• Stored data entries:
__________

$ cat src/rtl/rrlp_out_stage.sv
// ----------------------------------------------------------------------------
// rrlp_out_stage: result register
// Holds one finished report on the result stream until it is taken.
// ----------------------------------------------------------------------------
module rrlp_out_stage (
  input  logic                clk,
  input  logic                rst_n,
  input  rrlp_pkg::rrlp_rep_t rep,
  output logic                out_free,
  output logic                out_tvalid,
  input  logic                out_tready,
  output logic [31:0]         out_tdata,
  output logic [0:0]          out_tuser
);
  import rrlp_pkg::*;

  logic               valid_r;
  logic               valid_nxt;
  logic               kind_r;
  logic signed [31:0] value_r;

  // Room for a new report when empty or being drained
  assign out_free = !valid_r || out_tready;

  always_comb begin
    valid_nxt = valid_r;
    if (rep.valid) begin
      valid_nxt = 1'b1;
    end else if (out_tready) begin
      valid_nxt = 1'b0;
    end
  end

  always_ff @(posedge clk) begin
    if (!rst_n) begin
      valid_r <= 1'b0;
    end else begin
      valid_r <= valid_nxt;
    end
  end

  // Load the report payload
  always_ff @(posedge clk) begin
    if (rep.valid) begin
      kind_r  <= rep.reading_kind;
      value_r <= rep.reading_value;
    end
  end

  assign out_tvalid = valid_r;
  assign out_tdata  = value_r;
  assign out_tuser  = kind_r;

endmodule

__________

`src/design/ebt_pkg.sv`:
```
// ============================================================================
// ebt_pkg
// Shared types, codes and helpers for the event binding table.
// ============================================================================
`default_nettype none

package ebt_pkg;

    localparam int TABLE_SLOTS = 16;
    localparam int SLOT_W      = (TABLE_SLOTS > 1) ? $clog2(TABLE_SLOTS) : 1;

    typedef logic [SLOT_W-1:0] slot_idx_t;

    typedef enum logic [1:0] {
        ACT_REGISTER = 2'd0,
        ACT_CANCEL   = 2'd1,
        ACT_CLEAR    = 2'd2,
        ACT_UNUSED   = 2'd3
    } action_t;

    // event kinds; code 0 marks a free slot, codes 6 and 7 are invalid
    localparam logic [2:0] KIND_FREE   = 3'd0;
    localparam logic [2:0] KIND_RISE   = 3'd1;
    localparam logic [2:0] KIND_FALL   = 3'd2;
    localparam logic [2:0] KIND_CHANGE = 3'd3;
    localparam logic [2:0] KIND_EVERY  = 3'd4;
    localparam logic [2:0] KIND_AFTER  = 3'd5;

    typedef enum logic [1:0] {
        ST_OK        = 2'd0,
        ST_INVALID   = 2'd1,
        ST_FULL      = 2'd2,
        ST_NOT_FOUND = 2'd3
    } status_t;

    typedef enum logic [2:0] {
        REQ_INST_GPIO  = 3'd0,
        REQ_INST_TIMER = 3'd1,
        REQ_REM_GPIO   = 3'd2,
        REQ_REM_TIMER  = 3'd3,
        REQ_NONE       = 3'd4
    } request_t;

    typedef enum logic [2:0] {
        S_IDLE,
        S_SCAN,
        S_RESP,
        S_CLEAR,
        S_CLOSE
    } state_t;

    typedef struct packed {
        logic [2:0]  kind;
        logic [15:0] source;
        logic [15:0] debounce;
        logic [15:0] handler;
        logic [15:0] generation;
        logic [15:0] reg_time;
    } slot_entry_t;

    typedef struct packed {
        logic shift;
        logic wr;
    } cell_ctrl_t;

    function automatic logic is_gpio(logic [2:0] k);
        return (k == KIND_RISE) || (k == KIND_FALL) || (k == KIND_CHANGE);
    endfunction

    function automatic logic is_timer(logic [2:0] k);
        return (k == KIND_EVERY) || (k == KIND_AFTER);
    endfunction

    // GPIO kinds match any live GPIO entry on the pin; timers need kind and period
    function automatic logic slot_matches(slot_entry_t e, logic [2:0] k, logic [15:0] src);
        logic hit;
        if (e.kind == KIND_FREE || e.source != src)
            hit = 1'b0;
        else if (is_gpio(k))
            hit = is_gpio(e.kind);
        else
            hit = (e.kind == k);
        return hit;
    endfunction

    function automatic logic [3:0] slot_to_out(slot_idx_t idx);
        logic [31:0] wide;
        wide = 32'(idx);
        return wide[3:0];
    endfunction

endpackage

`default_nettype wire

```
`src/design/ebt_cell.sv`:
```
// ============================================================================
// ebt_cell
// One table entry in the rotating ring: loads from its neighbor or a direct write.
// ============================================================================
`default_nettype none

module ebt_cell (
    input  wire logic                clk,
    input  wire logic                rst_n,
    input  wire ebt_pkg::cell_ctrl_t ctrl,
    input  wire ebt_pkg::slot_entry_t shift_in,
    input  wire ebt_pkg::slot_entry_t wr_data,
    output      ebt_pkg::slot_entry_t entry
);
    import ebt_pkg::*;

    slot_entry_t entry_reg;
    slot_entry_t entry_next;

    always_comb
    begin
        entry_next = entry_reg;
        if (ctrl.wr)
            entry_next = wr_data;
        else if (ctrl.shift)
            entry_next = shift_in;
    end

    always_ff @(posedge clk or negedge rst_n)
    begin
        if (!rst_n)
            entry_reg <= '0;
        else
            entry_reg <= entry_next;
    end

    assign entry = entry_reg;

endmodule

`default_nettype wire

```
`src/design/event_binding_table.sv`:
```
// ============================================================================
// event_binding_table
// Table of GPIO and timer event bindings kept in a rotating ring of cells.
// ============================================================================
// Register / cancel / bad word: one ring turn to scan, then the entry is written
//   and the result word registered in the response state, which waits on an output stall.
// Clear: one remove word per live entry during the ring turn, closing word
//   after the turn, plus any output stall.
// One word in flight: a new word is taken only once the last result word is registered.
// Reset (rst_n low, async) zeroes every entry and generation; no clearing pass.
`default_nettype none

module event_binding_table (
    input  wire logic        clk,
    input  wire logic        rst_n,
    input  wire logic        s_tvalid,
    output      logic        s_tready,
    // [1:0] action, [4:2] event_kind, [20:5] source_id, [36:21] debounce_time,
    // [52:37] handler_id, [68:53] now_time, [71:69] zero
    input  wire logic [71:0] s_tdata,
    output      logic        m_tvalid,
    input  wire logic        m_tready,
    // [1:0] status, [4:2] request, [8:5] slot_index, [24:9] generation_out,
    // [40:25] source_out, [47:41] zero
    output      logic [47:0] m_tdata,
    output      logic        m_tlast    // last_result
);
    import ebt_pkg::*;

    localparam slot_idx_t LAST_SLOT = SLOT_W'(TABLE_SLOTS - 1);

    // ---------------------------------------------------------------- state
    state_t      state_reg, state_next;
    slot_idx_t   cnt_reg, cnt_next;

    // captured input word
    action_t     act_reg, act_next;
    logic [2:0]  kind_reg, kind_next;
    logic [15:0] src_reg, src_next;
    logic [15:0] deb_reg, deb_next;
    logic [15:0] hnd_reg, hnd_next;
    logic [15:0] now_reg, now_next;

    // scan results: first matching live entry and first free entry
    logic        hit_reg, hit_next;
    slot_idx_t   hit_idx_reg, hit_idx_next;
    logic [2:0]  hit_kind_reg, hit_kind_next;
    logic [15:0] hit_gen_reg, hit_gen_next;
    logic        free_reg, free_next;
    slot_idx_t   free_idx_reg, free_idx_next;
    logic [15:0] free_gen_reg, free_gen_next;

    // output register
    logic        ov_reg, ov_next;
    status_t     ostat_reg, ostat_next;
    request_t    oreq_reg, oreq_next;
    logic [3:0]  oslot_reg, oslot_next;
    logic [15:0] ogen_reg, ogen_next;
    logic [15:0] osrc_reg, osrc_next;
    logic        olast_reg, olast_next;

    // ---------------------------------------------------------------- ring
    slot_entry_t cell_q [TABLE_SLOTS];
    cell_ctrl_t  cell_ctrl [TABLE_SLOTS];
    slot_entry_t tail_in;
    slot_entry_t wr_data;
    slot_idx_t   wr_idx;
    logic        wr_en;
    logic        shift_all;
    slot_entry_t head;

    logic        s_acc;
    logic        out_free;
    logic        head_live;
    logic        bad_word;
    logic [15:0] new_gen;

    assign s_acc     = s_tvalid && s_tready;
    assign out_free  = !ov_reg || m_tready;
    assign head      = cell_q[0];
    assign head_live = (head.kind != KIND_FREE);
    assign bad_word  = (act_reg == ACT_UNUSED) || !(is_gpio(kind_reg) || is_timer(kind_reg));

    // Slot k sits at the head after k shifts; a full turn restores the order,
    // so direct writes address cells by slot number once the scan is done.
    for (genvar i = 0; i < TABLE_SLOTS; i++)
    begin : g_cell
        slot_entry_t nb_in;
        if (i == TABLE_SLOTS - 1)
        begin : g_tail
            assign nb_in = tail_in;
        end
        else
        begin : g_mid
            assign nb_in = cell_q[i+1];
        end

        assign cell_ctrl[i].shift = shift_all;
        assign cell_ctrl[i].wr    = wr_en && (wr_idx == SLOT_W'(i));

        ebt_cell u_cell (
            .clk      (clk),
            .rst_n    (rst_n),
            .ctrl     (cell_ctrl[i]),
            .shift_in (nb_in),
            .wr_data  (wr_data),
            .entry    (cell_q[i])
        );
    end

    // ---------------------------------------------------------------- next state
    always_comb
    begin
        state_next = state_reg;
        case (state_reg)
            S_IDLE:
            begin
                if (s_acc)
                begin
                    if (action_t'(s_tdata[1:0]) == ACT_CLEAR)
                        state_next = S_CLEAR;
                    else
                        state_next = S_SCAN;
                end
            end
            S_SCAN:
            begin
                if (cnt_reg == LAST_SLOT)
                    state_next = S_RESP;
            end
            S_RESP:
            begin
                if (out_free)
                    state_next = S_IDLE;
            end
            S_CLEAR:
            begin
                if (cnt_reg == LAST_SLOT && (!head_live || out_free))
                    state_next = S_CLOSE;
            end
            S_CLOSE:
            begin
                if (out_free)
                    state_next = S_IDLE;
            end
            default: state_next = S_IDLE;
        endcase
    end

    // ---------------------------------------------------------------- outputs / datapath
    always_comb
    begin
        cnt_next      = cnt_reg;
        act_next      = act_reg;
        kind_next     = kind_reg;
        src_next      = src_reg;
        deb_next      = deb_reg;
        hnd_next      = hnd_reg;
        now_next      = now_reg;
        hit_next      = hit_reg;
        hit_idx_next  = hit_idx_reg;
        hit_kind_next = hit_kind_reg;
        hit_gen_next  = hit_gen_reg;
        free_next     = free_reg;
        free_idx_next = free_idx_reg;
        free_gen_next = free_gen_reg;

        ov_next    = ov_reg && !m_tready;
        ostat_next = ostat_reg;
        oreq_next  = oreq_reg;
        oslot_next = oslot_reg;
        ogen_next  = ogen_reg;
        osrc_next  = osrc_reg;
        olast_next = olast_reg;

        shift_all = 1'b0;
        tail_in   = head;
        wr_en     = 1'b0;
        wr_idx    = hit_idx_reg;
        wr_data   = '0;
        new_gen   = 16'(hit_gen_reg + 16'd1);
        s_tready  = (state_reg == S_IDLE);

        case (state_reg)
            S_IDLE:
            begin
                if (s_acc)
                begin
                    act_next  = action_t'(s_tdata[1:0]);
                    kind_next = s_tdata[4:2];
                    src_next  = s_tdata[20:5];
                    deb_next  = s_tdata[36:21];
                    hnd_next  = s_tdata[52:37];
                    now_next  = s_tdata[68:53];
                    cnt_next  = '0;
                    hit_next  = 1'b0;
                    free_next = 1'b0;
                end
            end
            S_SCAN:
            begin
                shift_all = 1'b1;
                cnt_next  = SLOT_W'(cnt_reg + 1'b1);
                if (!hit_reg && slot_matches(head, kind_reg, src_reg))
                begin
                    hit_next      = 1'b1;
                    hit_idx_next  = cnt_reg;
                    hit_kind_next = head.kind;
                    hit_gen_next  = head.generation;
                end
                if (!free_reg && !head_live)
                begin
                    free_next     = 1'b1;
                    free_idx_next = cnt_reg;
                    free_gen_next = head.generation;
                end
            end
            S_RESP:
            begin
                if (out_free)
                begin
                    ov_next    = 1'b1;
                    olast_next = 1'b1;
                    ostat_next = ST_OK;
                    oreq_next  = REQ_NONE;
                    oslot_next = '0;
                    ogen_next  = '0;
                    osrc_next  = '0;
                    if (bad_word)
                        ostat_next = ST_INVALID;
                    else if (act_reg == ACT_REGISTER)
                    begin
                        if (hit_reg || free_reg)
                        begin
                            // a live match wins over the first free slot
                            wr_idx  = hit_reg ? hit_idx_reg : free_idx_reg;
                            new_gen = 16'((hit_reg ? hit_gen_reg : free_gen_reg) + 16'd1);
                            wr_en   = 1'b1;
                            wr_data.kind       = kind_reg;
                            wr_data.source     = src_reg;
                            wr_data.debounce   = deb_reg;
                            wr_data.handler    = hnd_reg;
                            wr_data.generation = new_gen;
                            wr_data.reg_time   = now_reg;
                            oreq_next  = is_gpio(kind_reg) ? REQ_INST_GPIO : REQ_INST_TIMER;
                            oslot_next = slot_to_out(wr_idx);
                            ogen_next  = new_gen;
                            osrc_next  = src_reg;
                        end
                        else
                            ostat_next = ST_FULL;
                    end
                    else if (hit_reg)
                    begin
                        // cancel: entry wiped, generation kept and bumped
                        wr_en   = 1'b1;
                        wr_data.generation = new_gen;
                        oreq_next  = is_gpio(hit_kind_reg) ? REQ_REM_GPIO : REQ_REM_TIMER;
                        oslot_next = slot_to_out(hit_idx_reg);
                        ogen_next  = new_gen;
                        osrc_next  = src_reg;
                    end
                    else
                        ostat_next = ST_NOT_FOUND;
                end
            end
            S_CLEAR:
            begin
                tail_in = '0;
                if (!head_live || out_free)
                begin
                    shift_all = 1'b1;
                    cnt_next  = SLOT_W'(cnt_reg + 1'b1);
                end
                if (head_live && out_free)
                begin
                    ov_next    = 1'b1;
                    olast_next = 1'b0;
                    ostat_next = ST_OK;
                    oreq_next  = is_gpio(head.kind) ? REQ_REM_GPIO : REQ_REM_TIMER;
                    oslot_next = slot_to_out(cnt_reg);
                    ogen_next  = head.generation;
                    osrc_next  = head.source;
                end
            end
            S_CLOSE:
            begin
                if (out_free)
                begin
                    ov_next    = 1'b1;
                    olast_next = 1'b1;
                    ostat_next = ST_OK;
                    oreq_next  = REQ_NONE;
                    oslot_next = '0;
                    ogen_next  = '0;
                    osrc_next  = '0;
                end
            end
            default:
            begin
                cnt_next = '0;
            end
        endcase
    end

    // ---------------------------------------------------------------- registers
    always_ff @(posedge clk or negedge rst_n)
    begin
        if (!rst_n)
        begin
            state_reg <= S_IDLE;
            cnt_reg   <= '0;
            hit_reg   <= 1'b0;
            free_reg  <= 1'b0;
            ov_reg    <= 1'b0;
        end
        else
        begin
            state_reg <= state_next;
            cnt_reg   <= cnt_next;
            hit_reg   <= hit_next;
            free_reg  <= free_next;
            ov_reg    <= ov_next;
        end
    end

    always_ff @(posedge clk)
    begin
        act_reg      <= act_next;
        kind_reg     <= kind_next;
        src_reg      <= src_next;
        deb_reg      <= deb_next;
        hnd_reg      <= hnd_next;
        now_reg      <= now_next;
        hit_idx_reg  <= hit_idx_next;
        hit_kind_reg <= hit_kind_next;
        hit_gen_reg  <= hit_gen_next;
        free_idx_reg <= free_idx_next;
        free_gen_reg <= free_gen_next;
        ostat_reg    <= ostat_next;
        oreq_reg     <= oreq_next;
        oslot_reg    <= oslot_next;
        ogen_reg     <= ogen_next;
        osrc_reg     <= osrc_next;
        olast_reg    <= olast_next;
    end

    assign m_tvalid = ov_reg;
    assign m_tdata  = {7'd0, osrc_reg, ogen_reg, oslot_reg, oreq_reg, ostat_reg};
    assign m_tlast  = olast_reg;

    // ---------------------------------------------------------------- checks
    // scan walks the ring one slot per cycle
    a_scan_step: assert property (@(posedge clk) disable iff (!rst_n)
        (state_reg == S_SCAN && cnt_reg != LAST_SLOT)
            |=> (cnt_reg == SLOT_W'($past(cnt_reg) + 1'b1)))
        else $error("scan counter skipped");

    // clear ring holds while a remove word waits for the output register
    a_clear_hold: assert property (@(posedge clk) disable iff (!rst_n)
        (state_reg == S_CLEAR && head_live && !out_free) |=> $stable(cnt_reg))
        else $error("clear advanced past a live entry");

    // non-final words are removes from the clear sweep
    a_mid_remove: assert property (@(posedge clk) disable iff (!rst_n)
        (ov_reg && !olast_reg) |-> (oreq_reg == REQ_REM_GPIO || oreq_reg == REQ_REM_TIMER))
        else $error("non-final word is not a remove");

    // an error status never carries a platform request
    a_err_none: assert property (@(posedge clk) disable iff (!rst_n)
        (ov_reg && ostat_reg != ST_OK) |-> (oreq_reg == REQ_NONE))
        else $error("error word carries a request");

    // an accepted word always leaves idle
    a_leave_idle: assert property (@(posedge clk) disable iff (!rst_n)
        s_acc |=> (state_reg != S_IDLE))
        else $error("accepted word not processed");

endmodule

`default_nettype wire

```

__________

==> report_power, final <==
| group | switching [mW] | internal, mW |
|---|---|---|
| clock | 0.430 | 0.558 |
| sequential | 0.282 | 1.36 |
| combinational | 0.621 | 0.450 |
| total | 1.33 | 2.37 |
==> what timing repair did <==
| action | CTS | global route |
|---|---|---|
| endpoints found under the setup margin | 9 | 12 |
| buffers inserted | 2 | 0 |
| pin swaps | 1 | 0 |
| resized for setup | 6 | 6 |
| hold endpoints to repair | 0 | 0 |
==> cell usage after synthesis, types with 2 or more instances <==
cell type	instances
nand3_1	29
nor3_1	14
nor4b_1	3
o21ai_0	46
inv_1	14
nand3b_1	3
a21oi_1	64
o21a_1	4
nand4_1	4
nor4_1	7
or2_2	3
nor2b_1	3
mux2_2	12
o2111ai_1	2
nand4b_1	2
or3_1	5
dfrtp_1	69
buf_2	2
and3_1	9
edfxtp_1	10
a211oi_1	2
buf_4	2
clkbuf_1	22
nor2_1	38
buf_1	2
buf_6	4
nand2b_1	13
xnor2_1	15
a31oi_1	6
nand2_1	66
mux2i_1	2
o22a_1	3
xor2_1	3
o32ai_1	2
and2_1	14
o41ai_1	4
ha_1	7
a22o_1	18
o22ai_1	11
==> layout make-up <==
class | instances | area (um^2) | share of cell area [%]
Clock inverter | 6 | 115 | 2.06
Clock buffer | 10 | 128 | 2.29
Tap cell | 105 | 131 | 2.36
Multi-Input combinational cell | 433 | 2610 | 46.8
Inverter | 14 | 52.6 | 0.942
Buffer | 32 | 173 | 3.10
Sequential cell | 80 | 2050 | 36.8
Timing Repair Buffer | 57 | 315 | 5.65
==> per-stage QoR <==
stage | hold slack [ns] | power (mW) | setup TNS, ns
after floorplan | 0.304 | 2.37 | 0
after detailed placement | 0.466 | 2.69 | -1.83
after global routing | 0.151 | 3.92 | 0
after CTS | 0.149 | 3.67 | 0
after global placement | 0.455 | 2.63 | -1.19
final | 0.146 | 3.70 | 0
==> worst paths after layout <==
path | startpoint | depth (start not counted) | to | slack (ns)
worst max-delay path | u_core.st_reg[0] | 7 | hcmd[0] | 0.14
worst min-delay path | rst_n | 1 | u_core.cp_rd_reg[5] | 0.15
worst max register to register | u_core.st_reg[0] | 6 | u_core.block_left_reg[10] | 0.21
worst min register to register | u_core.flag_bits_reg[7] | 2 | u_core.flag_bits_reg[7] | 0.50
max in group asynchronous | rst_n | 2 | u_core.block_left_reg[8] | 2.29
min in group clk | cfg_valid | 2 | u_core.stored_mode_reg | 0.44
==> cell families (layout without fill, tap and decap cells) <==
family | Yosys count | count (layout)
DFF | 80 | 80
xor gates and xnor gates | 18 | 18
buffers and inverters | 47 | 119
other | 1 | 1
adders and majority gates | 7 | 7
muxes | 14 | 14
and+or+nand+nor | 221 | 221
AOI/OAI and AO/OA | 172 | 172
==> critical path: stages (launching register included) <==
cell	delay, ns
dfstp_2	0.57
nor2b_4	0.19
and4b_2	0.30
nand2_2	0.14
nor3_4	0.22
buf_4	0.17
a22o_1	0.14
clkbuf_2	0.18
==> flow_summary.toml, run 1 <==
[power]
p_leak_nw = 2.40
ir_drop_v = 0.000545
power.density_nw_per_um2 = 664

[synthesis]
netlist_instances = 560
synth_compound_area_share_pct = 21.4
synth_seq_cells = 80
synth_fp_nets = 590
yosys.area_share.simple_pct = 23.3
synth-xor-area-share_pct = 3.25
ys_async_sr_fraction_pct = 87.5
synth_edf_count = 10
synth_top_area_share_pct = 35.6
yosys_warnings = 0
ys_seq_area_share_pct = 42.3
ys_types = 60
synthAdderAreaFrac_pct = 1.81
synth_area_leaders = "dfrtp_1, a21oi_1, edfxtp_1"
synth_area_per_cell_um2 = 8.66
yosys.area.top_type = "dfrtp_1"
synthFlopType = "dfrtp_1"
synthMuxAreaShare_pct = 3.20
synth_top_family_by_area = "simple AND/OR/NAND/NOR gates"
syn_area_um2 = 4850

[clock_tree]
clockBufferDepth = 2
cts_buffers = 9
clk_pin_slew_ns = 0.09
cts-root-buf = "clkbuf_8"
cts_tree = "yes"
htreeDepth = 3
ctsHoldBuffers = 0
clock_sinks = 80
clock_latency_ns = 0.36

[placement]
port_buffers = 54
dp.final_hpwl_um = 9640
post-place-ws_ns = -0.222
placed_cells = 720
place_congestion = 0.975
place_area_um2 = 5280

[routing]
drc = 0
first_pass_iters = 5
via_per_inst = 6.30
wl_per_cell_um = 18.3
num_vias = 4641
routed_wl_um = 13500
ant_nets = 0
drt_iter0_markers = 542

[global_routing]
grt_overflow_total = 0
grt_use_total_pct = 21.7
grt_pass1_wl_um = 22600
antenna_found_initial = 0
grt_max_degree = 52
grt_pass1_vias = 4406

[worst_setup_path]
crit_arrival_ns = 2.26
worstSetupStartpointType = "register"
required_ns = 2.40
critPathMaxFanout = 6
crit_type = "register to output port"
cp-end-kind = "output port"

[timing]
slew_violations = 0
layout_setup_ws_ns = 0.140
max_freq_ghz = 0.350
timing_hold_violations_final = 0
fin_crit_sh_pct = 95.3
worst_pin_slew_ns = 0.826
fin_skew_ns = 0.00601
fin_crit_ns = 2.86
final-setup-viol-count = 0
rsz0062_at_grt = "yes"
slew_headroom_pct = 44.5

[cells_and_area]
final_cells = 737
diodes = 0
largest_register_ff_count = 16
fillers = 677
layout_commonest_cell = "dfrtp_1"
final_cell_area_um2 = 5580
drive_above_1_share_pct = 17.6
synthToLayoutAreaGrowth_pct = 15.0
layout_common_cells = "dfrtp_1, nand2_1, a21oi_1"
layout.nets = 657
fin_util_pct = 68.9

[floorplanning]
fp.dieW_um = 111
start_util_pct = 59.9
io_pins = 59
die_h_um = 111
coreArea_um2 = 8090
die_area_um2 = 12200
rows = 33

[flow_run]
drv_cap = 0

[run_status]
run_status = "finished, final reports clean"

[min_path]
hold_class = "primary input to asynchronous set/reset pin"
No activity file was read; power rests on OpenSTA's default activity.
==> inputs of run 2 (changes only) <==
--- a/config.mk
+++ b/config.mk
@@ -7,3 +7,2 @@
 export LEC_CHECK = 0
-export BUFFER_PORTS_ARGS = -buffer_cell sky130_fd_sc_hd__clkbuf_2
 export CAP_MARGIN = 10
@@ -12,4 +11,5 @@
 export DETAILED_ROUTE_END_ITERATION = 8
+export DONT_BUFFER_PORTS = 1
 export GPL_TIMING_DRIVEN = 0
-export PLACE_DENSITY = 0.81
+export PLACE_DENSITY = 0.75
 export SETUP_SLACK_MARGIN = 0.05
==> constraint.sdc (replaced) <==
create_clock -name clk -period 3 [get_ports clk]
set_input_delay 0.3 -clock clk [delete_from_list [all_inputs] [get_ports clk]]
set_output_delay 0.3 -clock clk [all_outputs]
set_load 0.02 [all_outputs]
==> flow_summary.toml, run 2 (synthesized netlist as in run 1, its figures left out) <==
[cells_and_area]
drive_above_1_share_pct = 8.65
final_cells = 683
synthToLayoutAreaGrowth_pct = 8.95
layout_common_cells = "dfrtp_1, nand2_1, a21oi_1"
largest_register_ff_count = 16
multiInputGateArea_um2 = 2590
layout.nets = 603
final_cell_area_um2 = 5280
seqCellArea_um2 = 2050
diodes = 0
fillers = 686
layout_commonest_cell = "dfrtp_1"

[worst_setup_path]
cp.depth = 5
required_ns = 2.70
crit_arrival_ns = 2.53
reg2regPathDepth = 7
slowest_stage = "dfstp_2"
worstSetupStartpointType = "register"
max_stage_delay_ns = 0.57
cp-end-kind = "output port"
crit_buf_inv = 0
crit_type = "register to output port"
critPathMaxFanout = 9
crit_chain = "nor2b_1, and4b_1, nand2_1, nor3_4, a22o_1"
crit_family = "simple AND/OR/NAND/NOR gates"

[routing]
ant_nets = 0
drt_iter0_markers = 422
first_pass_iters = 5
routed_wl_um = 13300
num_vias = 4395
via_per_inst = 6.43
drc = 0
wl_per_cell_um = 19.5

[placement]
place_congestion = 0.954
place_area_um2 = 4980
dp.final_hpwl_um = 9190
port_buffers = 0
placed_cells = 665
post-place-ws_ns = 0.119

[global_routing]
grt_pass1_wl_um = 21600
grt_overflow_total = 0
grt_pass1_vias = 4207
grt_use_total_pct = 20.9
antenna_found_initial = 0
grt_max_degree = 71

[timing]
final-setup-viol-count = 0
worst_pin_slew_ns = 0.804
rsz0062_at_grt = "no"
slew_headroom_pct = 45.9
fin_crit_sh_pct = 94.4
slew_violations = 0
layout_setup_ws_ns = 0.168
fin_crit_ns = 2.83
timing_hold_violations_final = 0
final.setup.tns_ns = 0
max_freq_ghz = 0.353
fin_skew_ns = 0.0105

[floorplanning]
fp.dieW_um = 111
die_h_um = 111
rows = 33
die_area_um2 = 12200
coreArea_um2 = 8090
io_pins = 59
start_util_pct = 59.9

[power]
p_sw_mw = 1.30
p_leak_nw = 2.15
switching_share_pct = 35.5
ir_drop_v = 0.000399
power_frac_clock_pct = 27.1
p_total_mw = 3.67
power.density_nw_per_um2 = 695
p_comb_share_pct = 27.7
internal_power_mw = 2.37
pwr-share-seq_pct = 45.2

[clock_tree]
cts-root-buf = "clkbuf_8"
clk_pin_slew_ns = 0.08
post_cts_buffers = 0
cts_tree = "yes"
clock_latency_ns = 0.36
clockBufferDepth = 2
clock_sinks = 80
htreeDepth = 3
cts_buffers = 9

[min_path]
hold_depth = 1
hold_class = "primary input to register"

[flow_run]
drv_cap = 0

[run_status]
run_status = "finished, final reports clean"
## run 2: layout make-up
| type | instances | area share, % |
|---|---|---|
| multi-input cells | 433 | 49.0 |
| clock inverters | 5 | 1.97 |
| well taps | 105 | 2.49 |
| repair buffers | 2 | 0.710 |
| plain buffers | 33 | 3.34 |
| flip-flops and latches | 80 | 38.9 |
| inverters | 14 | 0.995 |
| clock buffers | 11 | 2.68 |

__________

Which lines of the records above contain the word "asynchronous"? Report each one.

max in group asynchronous | rst_n | 2 | u_core.block_left_reg[8] | 2.29
hold_class = "primary input to asynchronous set/reset pin"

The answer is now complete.